## WHAT IS BEING ASKED
Below are the records; copy out every line that holds the word "path".

= = =

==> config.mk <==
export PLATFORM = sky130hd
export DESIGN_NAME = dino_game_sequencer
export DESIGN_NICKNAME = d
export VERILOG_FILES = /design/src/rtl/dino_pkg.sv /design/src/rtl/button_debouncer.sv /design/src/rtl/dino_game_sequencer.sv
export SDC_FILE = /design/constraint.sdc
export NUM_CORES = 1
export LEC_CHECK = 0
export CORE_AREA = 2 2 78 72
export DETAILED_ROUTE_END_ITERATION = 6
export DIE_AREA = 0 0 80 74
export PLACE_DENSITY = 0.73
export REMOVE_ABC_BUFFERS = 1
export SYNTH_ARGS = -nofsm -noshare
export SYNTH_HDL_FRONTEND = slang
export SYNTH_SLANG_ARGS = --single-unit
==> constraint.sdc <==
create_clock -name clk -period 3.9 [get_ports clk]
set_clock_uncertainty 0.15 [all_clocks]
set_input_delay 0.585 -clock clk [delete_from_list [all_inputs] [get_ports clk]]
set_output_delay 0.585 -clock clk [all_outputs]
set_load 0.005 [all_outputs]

= = =

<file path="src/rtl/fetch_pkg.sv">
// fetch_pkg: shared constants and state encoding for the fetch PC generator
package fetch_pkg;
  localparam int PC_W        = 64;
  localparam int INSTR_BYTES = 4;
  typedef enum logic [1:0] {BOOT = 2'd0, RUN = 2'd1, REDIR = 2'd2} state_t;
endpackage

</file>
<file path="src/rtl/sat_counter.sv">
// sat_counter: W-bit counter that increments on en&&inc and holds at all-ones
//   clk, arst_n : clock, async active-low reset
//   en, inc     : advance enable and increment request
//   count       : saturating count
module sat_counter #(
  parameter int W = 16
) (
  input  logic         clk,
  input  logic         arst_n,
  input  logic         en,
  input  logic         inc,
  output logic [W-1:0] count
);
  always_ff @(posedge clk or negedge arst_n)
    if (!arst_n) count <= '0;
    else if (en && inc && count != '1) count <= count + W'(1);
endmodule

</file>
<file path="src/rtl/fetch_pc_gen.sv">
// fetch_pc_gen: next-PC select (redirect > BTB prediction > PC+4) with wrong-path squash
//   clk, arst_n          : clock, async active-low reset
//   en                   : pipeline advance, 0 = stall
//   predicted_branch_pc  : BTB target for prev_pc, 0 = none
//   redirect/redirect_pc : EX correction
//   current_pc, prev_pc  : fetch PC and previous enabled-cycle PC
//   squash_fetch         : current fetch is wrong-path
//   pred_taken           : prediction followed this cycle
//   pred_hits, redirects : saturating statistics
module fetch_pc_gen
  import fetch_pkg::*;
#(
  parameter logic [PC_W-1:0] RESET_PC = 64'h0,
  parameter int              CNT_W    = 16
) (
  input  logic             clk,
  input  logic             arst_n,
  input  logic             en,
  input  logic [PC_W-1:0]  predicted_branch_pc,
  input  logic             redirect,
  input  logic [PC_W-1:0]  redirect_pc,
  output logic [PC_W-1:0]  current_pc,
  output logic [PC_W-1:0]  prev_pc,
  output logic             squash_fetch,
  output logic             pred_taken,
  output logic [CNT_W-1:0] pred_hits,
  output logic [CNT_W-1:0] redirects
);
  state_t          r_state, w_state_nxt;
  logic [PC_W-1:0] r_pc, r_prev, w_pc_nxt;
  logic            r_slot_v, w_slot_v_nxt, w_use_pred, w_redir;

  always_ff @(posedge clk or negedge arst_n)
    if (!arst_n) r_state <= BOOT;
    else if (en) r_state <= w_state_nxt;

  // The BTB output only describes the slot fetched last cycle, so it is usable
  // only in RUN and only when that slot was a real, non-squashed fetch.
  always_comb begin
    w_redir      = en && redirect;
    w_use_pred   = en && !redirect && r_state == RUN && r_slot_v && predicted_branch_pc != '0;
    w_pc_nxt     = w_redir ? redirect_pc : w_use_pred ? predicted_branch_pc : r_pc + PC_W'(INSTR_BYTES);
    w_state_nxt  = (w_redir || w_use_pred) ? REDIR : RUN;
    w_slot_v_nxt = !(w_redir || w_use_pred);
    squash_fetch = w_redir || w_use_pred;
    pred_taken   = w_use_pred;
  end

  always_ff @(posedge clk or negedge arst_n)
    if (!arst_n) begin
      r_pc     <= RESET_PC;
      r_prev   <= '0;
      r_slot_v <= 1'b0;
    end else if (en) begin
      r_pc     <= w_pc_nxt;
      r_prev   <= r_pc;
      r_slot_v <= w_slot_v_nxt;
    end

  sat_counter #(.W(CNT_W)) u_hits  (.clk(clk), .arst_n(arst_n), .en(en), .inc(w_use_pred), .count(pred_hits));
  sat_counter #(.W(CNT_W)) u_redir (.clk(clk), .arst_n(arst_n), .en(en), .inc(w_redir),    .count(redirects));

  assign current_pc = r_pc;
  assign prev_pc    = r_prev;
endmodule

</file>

= = =

## RESULT OF THIS EXERCISE
<file path="src/rtl/fetch_pkg.sv">
<file path="src/rtl/sat_counter.sv">
<file path="src/rtl/fetch_pc_gen.sv">
// fetch_pc_gen: next-PC select (redirect > BTB prediction > PC+4) with wrong-path squash
//   squash_fetch         : current fetch is wrong-path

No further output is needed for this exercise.